• Task to carry out
When you reach the line in the listing below that contains "3'd2 : nxt = c_1m;", begin returning lines exactly as written, and stop after the line that contains "sel_count <= sel_count + 1'b1;". Return no other lines.

• Available data
Source: an optimization exercise on an open RTL-to-GDS flow (aim: small area). Production flows keep margins and buffers that such runs may drop. At most, simulation tests tie the RTL to the original design; equivalence was not proved. Power and IR drop assume default switching activity.

==> module segment_clock, before the edit <==
module segment_clock(
	input clk, en_1k, reset, started,
	input key, key_1, key_2, key_3, key_4,	 
	output par,	 
	output [15:0] led,
	output [7:0] seg_data, seg_com
);
	reg [3:0] c_1s, c_1m, c_10m, c_1h, c_10h, c_1d, c_10d;
	reg [2:0] c_10s;
	reg [2:0] sel_count;
	reg [3:0] cur;
	reg n_1s, n_1h, n_10h, n_1d, n_10d;	 
	wire p_1s = ~n_1s, p_1h = ~n_1h, p_10h = ~n_10h, p_1d = ~n_1d, p_10d = ~n_10d;
	wire inc_1s   = en_1k & p_1s;
	wire rise_1s  = inc_1s & (c_1s == 4'd9);
	wire rise_10s = rise_1s & (c_10s == 3'd5);
	wire rise_1m  = rise_10s & (c_1m == 4'd9);
	genvar g;
	generate for (g = 0; g < 8; g = g + 1) begin : com
		assign seg_com[g] = started & (sel_count != ((g + 1) % 8));
	end endgenerate
	assign par = sel_count[0];
	segment_decode dec(.data(cur), .seg_data(seg_data));
	wire [3:0] eq = {4{started}} &
		{c_10m == c_10d, c_1m == c_1d, {1'b0, c_10s} == c_10h, c_1s == c_1h};
	assign led = {eq[3], eq[3], eq[2], eq[2], eq[1], eq[1], eq[0], eq[0],
	              eq[3], eq[3], eq[2], eq[2], eq[1], eq[1], eq[0], eq[0]};
	reg [3:0] nxt;
	always @(*) begin
		case (sel_count)
			3'd0 : nxt = c_1s;
			3'd1 : nxt = {1'b0, c_10s};
			3'd2 : nxt = c_1m;
			3'd3 : nxt = c_10m;
			3'd4 : nxt = (c_1h > 4'd9) ? 4'd9 : c_1h;
			3'd5 : nxt = c_10h;
			3'd6 : nxt = c_1d;
			default : nxt = c_10d;
		endcase
	end
	always @(posedge clk or negedge reset) begin
		if (~reset) begin
			sel_count <= 0;
			cur <= 4'd15;
			n_1s <= 1; n_1h <= 1; n_10h <= 1; n_1d <= 1; n_10d <= 1;
		end
		else if (en_1k) begin
			sel_count <= sel_count + 1'b1;
			cur <= started ? nxt : 4'd15;
			n_1s <= ~key;
			n_1h <= ~key_1; n_10h <= ~key_2; n_1d <= ~key_3; n_10d <= ~key_4;
		end
	end
	always @(posedge clk or negedge reset) begin
		if (~reset) begin
			c_1s <= 0; c_10s <= 0; c_1m <= 0; c_10m <= 0;
			c_1h <= 0; c_10h <= 0; c_1d <= 0; c_10d <= 0;
		end
		else begin
			if (inc_1s)   c_1s  <= (c_1s == 4'd9) ? 4'd0 : c_1s + 1'b1;
			if (rise_1s)  c_10s <= (c_10s == 3'd5) ? 3'd0 : c_10s + 1'b1;
			if (rise_10s) c_1m  <= (c_1m == 4'd9) ? 4'd0 : c_1m + 1'b1;
			if (rise_1m)  c_10m <= (c_10m == 4'd9) ? 4'd0 : c_10m + 1'b1;
			if (en_1k & p_1h)  c_1h  <= (c_10h == 4'd9) ? 4'd0 : c_1h + 1'b1;
			if (en_1k & p_10h) c_10h <= (c_10h == 4'd9) ? 4'd0 : c_10h + 1'b1;
			if (en_1k & p_1d)  c_1d  <= (c_1d == 4'd9) ? 4'd0 : c_1d + 1'b1;
			if (en_1k & p_10d) c_10d <= (c_10d == 4'd9) ? 4'd0 : c_10d + 1'b1;
		end
	end
endmodule
Settings: LEC_CHECK=0, ABC_AREA=1, CAP_MARGIN=20, CORE_MARGIN=2, CORE_UTILIZATION=40, SLEW_MARGIN=20; clock period 40.0 ns.
standard.sh (not shown) runs the stock make flow with config.mk's settings and CLKGATE_MAP_FILE= SYNTH_SCRIPT=/design/flow/synth_recipe.tcl, a recipe that flattens the netlist after the stock synthesis.
==> flow/flow/run.sh <==
#!/bin/bash
# Layout flow: the standard synthesis, then the combinational logic of
# the synthesised netlist is mapped again by ABC for area with several
# scripts (the registers, their names and cell types are kept); each result
# is checked equivalent to the standard netlist by SAT, the smallest is
# kept, and the standard layout runs on it with the settings of
# flow/layout.env (port buffer cell, clock tree options).
set -uo pipefail
W=$(pwd)
R=$W/orfs/results/$FLOW_PLATFORM/top/base
LIB=$FLOW_HOME/platforms/$FLOW_PLATFORM/lib/sky130_fd_sc_hd__tt_025C_1v80.lib
PCFG=$FLOW_HOME/platforms/$FLOW_PLATFORM/config.mk

bash standard.sh synth > $W/synth.log 2>&1 || exit 1
cp $R/1_2_yosys.v $W/std_synth.v

DU=$(sed -n '/DONT_USE_CELLS/,/^$/p' $PCFG | grep -o 'sky130_fd_sc_hd__[a-z0-9_]*' | sed 's/^/-dont_use /' | tr '\n' ' ')
SEQL=$(grep -o "sky130_fd_sc_hd__\(df\|edf\|sdf\|dl[rx]\)[a-z0-9_]*" $W/std_synth.v | sort -u)
SEQ=$(echo $SEQL | tr '\n' ' ')
SEL=$(for s in $SEQL; do echo -n "t:$s "; done)
regs() { grep -o "sky130_fd_sc_hd__\(df\|edf\|sdf\|dl[rx]\)[a-z0-9_]* [^ ]*" $1 | sort | md5sum; }
R0=$(regs $W/std_synth.v)

one() {
  i=$1; S=$2; C=$W/resynth_$i.v
  yosys -p "read_liberty -ignore_miss_func $LIB; blackbox $SEQ; read_verilog $W/std_synth.v; hierarchy -top top; flatten; rename -hide w:_*; opt_clean -purge; abc -liberty $LIB $DU -script +$(echo "$S" | sed 's/ /,/g'); opt_clean -purge; hilomap -singleton -hicell sky130_fd_sc_hd__conb_1 HI -locell sky130_fd_sc_hd__conb_1 LO; insbuf -buf sky130_fd_sc_hd__buf_1 A X; splitnets; opt_clean -purge; hierarchy -top top; select -assert-none t:\$lut; stat -liberty $LIB; write_verilog -noattr -nohex -nodec $C" > $W/resynth_$i.log 2>&1 || { echo "script $i [$S]: failed" > $W/res_$i.txt; return; }
  a=$(grep "Chip area" $W/resynth_$i.log | tail -1 | awk '{print $NF}')
  yosys -p "read_liberty -ignore_miss_func $LIB; blackbox $SEQ; read_verilog $W/std_synth.v; rename top gold; read_verilog $C; rename top gate; hierarchy; flatten gold gate; opt_clean -purge; expose -cut -evert $SEL; miter -equiv -flatten -make_assert gold gate miter; hierarchy -top miter; sat -verify -prove-asserts miter" > $W/equiv_$i.log 2>&1
  ok=$?
  same=no; [ "$(regs $C)" == "$R0" ] && same=yes
  echo "script $i [$S]: area $a equiv_exit $ok regs_same $same" > $W/res_$i.txt
}

i=0; pids=()
while read -r S; do
  [ -z "$S" ] && continue
  i=$((i+1))
  one $i "$S" &
  pids+=($!)
  if [ ${#pids[@]} -ge ${NUM_CORES:-4} ]; then wait ${pids[0]}; pids=("${pids[@]:1}"); fi
done < $W/flow/abc_scripts.txt
wait

best=$W/std_synth.v
best_area=$(yosys -p "read_liberty -lib $LIB; read_verilog $W/std_synth.v; hierarchy -top top; stat -liberty $LIB" 2>&1 | grep "Chip area" | awk '{print $NF}')
echo "standard: $best_area" > $W/resynth_summary.txt
for f in $(ls $W/res_*.txt | sort -V); do
  cat $f >> $W/resynth_summary.txt
  j=$(basename $f .txt | cut -d_ -f2)
  read a ok same < <(sed -n 's/.*area \([0-9.]*\) equiv_exit \([0-9]*\) regs_same \([a-z]*\).*/\1 \2 \3/p' $f)
  [ -z "${a:-}" ] && continue
  if [ "$ok" == "0" ] && [ "$same" == "yes" ] && awk "BEGIN{exit !($a < $best_area)}"; then
    best=$W/resynth_$j.v; best_area=$a
  fi
done
echo "chosen: $best $best_area" >> $W/resynth_summary.txt

cp $best $R/1_2_yosys.v
touch $R/1_2_yosys.v
set -a; source $W/flow/layout.env; set +a
bash standard.sh finish > $W/layout.log 2>&1
Other scripts of this flow, unchanged in this note and not shown: flow/flow/abc_scripts.txt, flow/flow/layout.env
The baseline produced a clean layout.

• Response to the task
			3'd2 : nxt = c_1m;
			3'd3 : nxt = c_10m;
			3'd4 : nxt = (c_1h > 4'd9) ? 4'd9 : c_1h;
			3'd5 : nxt = c_10h;
			3'd6 : nxt = c_1d;
			default : nxt = c_10d;
		endcase
	end
	always @(posedge clk or negedge reset) begin
		if (~reset) begin
			sel_count <= 0;
			cur <= 4'd15;
			n_1s <= 1; n_1h <= 1; n_10h <= 1; n_1d <= 1; n_10d <= 1;
		end
		else if (en_1k) begin
			sel_count <= sel_count + 1'b1;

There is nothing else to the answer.